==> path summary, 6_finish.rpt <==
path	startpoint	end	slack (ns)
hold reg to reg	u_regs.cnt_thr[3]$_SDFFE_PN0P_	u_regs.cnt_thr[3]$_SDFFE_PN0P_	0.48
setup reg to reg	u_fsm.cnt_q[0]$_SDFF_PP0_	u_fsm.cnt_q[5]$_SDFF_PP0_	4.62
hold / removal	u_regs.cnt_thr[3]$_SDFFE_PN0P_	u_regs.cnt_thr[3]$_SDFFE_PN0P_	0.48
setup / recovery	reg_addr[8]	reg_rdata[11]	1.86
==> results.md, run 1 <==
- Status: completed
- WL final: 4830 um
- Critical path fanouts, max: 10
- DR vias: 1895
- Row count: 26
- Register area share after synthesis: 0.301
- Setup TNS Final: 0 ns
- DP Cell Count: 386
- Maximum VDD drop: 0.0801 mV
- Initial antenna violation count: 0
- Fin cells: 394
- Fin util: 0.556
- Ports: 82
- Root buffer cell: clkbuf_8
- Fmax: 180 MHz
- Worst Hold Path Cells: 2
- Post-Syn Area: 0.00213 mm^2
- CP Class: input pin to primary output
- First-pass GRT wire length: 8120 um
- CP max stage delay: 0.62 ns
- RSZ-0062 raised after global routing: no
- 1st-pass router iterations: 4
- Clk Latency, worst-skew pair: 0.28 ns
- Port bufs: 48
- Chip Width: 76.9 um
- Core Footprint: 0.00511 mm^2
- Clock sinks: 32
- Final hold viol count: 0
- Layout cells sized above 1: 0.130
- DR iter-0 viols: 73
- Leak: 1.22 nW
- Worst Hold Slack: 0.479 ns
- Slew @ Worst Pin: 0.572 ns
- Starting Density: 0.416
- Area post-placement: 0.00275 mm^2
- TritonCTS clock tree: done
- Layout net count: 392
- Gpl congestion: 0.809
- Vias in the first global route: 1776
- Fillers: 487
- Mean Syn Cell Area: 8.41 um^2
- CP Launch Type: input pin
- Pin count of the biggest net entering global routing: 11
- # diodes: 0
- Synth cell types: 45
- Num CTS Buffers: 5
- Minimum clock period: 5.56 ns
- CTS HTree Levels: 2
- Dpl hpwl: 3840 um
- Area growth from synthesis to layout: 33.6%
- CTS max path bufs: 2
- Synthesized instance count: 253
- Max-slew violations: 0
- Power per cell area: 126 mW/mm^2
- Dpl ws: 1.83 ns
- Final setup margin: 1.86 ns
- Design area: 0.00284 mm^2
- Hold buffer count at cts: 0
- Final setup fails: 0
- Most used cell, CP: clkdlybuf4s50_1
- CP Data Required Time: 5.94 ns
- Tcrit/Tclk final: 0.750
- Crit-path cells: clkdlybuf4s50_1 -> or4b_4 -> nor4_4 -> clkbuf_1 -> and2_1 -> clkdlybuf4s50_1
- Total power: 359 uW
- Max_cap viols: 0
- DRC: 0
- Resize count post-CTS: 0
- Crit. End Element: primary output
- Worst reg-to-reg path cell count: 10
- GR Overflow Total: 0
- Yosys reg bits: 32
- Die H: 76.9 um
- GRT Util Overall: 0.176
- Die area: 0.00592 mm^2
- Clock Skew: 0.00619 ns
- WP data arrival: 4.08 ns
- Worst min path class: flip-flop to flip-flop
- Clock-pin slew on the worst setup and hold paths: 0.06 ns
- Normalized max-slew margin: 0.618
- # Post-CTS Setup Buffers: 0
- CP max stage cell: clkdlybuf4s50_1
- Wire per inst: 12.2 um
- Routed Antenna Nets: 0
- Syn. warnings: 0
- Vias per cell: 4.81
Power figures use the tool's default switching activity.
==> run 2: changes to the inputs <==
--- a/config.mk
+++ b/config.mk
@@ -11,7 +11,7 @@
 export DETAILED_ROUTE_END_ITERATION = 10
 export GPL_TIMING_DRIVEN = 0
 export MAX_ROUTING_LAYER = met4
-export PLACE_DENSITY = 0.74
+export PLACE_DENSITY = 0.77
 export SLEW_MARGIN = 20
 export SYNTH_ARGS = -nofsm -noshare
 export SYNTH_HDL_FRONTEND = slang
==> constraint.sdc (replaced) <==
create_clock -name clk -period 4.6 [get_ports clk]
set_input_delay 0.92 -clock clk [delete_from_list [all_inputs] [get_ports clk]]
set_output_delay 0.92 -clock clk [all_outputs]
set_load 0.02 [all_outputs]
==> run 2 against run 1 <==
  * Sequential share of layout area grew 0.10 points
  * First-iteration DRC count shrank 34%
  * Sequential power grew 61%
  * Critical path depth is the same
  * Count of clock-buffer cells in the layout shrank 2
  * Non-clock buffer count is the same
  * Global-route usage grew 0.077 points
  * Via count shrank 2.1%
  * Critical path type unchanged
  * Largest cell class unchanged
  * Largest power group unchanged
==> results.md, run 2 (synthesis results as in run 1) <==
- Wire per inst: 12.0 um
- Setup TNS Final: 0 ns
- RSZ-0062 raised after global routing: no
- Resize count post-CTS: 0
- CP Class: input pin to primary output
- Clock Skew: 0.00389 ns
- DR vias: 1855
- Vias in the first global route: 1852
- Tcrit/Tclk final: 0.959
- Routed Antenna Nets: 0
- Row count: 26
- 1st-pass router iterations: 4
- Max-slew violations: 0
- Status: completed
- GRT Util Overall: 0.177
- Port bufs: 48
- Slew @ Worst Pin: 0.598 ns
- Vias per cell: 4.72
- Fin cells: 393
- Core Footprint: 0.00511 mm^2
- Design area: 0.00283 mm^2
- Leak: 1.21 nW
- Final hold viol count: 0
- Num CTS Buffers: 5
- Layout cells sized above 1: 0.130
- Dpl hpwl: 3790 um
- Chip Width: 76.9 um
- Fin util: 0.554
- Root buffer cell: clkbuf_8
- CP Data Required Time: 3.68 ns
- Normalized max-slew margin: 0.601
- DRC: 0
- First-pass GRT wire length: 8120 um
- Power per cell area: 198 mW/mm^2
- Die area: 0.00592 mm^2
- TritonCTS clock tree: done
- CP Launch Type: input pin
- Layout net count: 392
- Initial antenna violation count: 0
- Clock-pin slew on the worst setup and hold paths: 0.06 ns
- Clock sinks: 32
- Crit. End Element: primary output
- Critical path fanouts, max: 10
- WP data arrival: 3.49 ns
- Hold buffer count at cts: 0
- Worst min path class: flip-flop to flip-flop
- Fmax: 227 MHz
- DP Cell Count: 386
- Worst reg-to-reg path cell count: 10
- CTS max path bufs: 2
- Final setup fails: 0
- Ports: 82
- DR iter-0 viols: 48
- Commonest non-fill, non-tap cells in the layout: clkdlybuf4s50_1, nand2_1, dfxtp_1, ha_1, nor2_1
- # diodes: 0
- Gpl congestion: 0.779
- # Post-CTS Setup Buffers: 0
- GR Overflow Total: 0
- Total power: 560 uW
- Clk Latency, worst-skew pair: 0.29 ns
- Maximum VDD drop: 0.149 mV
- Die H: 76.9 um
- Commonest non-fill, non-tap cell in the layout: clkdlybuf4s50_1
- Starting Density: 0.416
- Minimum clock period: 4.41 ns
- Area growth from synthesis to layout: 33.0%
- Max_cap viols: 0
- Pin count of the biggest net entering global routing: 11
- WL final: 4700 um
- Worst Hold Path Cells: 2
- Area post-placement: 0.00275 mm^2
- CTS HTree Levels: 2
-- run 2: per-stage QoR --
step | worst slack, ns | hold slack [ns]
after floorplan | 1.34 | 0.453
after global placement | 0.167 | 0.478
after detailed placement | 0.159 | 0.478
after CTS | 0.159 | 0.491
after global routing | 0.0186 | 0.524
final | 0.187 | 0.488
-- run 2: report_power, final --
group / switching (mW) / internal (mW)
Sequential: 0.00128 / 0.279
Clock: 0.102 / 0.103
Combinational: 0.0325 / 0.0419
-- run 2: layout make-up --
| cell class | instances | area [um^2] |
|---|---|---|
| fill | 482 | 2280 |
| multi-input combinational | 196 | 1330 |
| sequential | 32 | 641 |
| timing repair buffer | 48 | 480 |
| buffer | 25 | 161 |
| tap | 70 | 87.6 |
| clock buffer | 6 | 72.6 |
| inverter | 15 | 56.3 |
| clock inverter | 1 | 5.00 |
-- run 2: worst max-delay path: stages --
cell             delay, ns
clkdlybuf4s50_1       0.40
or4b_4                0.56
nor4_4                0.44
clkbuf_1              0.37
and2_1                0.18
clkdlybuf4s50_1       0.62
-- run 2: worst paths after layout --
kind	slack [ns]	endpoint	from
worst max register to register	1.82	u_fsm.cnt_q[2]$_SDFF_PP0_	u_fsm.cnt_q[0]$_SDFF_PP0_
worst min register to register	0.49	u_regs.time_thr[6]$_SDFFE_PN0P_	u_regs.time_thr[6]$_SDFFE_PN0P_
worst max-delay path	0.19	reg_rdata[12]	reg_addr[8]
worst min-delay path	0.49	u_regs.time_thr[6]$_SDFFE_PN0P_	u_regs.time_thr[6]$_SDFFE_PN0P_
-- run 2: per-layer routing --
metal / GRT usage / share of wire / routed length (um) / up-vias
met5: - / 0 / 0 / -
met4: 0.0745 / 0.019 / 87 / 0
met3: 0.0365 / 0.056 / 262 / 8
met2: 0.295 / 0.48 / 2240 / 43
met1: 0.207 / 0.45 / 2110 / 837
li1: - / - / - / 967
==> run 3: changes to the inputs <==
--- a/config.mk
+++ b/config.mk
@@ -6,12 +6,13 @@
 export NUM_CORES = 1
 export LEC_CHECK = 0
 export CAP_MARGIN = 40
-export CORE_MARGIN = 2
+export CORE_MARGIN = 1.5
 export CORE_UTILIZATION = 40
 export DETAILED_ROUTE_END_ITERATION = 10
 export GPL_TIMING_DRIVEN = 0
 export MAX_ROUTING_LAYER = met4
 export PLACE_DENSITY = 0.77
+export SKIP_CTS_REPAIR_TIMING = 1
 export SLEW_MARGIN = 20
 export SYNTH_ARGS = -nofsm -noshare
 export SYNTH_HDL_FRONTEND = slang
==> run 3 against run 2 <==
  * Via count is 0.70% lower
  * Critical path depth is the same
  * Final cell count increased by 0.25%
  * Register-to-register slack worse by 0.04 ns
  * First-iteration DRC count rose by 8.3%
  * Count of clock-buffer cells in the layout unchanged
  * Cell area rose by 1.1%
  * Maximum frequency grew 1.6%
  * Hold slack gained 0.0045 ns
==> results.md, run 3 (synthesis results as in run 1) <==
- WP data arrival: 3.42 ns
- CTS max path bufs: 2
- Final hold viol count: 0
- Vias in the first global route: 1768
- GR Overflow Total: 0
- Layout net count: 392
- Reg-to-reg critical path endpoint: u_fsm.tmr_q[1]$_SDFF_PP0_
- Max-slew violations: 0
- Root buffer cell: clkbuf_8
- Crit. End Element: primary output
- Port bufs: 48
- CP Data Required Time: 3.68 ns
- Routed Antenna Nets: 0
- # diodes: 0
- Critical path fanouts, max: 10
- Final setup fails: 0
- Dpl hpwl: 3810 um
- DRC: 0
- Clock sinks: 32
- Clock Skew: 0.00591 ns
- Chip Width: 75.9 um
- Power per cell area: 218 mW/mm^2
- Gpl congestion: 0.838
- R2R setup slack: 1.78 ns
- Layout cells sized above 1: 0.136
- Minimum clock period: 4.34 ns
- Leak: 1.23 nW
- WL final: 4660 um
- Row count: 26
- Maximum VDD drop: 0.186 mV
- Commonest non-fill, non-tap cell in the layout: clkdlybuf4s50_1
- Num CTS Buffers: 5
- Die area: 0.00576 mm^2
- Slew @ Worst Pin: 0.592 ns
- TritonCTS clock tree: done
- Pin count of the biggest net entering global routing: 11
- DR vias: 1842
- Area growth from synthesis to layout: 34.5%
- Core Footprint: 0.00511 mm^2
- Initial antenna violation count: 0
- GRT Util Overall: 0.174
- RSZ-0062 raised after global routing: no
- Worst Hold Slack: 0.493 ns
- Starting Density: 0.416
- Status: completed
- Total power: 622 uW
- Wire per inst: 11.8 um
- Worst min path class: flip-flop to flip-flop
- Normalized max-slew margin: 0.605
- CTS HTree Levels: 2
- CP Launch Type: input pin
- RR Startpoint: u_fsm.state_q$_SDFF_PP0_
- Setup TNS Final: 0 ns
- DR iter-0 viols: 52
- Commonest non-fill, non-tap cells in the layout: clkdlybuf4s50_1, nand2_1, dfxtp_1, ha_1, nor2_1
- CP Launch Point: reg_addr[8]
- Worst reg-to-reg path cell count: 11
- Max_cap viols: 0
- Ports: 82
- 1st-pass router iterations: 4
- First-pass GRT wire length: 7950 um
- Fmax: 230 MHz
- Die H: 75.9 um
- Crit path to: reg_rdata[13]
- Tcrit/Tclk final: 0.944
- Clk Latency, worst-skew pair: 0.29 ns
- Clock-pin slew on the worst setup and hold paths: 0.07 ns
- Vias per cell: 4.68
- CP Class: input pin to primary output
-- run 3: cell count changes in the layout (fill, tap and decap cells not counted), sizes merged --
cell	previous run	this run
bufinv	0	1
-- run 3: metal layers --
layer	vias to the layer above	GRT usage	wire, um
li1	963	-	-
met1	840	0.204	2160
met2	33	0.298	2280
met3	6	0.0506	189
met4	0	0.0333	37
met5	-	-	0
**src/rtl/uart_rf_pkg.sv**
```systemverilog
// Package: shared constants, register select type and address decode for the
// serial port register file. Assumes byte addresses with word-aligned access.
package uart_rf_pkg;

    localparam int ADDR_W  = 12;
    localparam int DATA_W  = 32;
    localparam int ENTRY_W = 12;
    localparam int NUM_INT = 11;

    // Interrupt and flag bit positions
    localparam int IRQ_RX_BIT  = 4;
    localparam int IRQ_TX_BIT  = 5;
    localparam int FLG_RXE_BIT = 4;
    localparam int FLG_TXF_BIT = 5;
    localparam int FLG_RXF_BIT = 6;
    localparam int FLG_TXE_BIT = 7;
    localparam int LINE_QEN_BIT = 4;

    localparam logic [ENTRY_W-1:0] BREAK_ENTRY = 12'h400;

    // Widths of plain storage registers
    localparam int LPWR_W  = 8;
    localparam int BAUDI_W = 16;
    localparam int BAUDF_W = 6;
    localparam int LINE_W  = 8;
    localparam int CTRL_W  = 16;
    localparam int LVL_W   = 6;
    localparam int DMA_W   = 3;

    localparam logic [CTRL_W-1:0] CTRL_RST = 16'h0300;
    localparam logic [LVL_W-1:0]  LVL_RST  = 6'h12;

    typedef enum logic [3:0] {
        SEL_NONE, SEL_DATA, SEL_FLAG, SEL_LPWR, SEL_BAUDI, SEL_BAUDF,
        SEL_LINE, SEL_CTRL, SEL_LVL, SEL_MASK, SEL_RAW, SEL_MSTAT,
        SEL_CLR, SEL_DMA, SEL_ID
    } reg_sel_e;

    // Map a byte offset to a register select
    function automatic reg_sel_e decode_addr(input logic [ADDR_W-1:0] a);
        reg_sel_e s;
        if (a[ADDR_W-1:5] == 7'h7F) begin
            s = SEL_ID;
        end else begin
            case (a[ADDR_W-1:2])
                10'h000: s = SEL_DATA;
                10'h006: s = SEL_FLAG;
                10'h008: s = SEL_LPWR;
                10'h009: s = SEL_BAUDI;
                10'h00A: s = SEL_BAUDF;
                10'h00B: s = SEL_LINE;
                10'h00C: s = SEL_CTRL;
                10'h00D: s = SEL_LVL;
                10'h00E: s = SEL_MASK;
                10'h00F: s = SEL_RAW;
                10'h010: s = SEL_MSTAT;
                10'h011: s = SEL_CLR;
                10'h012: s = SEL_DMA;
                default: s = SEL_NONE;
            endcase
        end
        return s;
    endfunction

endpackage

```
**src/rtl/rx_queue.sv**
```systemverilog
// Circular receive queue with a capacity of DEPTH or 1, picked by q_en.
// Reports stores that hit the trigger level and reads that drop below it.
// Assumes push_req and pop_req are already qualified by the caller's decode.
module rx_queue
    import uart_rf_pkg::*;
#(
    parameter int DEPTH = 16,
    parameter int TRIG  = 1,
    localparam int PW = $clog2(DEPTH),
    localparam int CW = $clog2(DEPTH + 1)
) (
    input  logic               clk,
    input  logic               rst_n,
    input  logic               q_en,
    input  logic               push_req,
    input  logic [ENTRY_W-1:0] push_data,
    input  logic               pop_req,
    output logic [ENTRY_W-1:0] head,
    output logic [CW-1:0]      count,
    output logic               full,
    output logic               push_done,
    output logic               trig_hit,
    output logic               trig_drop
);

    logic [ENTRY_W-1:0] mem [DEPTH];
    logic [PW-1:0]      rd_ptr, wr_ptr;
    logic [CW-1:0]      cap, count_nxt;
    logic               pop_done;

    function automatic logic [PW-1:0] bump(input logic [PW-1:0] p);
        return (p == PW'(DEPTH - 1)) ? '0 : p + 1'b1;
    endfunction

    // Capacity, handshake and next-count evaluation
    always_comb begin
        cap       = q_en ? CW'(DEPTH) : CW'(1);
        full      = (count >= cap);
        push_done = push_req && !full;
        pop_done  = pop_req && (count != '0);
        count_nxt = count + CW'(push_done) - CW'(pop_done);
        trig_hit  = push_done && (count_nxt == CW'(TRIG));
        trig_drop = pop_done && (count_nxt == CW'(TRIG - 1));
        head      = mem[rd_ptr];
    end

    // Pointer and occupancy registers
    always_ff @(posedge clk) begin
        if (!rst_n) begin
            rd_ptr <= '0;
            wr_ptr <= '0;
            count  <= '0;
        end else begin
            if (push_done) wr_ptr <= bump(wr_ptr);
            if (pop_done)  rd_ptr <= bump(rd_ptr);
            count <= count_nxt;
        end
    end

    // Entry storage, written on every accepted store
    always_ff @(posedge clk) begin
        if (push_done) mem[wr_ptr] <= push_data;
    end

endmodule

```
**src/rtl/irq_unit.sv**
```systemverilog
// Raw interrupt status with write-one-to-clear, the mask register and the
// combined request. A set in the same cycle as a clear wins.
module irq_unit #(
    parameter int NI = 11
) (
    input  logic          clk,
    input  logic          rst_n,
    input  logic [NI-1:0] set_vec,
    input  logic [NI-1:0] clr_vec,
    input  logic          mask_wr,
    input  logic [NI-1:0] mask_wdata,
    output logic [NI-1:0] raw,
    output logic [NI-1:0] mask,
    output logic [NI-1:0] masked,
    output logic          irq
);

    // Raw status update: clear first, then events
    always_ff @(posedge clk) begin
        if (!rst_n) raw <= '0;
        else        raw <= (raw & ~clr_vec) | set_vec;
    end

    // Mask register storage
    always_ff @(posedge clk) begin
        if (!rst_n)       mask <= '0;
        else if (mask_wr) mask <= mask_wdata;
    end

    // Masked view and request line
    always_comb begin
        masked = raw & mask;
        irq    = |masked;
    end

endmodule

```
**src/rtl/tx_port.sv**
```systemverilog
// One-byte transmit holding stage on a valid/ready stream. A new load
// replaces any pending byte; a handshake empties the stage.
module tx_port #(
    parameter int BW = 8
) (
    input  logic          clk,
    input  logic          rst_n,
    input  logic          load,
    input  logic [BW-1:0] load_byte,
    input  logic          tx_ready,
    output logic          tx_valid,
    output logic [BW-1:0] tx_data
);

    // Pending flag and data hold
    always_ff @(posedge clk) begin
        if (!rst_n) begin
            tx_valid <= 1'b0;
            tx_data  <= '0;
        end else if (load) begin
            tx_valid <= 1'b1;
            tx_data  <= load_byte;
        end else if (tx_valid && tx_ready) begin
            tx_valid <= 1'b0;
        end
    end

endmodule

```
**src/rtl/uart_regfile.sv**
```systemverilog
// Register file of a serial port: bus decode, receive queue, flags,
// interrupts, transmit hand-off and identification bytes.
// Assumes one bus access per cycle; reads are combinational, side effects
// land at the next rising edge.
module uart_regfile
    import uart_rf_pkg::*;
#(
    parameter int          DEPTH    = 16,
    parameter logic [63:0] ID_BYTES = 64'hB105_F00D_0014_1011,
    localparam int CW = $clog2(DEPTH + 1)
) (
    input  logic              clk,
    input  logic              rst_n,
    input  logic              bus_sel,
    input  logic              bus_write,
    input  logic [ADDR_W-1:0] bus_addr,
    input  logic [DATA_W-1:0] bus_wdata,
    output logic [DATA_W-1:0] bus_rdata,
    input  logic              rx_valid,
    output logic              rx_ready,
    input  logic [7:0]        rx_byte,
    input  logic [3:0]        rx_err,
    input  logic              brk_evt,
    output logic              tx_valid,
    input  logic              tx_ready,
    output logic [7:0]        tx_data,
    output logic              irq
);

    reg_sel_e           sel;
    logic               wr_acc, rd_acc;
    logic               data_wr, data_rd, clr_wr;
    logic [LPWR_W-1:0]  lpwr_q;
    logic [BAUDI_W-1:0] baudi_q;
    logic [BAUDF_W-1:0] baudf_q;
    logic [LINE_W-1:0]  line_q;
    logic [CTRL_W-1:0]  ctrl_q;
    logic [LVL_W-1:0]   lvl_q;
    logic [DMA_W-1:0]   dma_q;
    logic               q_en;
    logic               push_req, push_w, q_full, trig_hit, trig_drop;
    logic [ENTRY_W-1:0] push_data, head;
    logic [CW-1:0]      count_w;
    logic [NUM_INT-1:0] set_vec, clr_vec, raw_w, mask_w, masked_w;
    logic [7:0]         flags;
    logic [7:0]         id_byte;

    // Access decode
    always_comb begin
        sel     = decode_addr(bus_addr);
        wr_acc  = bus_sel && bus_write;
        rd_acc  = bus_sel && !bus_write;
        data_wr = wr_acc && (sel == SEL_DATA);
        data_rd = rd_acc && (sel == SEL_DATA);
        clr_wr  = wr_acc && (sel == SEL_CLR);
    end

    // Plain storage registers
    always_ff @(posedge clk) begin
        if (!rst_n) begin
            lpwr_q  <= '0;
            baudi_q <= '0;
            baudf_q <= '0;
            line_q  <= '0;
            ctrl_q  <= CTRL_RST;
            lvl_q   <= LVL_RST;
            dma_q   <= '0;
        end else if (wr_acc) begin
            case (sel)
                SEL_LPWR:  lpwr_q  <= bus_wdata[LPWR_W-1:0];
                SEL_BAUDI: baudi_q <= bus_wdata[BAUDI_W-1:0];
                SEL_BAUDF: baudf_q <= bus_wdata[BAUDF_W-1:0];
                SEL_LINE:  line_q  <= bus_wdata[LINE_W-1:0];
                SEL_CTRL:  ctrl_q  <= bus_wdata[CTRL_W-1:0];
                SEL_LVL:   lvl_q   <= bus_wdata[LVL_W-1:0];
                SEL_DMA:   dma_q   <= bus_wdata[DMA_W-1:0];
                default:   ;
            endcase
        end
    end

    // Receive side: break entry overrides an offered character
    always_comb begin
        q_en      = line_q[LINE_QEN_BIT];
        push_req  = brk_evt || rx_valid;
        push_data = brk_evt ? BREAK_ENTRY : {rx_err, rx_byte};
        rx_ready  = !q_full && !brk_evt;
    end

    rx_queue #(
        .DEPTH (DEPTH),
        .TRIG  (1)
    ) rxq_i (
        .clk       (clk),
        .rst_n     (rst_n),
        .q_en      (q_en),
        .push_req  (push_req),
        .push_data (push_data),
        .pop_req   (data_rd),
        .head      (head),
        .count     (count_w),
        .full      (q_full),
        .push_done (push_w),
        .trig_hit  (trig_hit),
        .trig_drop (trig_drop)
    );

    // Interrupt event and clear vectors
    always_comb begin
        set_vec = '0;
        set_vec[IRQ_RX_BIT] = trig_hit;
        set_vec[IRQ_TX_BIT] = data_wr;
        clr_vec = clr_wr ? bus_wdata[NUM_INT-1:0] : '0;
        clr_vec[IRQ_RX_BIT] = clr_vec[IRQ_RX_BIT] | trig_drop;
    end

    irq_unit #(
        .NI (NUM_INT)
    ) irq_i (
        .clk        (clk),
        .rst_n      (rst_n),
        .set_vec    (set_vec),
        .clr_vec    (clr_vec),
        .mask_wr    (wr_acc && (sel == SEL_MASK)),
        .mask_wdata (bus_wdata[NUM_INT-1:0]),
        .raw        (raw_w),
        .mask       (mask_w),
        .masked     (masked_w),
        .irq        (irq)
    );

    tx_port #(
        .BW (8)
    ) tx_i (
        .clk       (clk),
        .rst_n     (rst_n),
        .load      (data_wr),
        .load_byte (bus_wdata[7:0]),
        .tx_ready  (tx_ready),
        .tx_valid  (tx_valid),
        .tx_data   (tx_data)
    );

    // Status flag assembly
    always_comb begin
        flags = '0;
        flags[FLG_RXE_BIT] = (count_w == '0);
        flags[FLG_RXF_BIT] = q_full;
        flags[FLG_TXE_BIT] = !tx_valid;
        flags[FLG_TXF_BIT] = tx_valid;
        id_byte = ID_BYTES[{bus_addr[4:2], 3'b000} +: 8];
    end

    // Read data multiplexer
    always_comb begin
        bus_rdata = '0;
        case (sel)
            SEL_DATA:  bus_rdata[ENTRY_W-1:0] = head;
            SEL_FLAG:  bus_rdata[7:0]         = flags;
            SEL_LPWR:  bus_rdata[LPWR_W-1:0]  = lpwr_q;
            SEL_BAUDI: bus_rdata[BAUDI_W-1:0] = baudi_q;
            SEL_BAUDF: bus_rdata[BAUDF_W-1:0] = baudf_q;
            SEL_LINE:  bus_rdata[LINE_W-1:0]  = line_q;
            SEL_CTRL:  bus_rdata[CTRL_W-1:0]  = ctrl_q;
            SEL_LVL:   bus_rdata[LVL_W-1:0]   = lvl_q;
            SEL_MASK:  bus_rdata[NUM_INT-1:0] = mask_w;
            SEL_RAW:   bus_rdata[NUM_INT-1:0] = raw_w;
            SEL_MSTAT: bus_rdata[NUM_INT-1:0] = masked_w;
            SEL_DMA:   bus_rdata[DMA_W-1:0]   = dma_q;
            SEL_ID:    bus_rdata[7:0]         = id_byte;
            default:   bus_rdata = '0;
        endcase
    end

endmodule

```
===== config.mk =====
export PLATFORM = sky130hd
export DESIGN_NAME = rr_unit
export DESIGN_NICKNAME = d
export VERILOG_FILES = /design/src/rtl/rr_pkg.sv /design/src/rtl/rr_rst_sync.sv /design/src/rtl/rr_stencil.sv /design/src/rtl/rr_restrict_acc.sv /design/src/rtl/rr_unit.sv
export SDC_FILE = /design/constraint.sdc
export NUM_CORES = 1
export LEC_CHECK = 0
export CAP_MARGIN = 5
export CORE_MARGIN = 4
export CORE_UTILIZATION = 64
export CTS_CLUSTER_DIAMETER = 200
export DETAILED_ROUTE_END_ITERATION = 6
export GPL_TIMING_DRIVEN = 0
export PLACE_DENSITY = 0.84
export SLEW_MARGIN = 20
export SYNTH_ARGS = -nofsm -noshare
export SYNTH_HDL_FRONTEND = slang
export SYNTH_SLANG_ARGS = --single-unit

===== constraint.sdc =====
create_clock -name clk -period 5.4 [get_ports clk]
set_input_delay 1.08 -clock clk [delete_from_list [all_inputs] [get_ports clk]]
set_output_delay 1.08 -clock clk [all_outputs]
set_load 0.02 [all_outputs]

What you have to do:
Check each line above for the string "hpwl" and return those that contain it.

Answer to this problem:
- Dpl hpwl: 3840 um
- Dpl hpwl: 3790 um
- Dpl hpwl: 3810 um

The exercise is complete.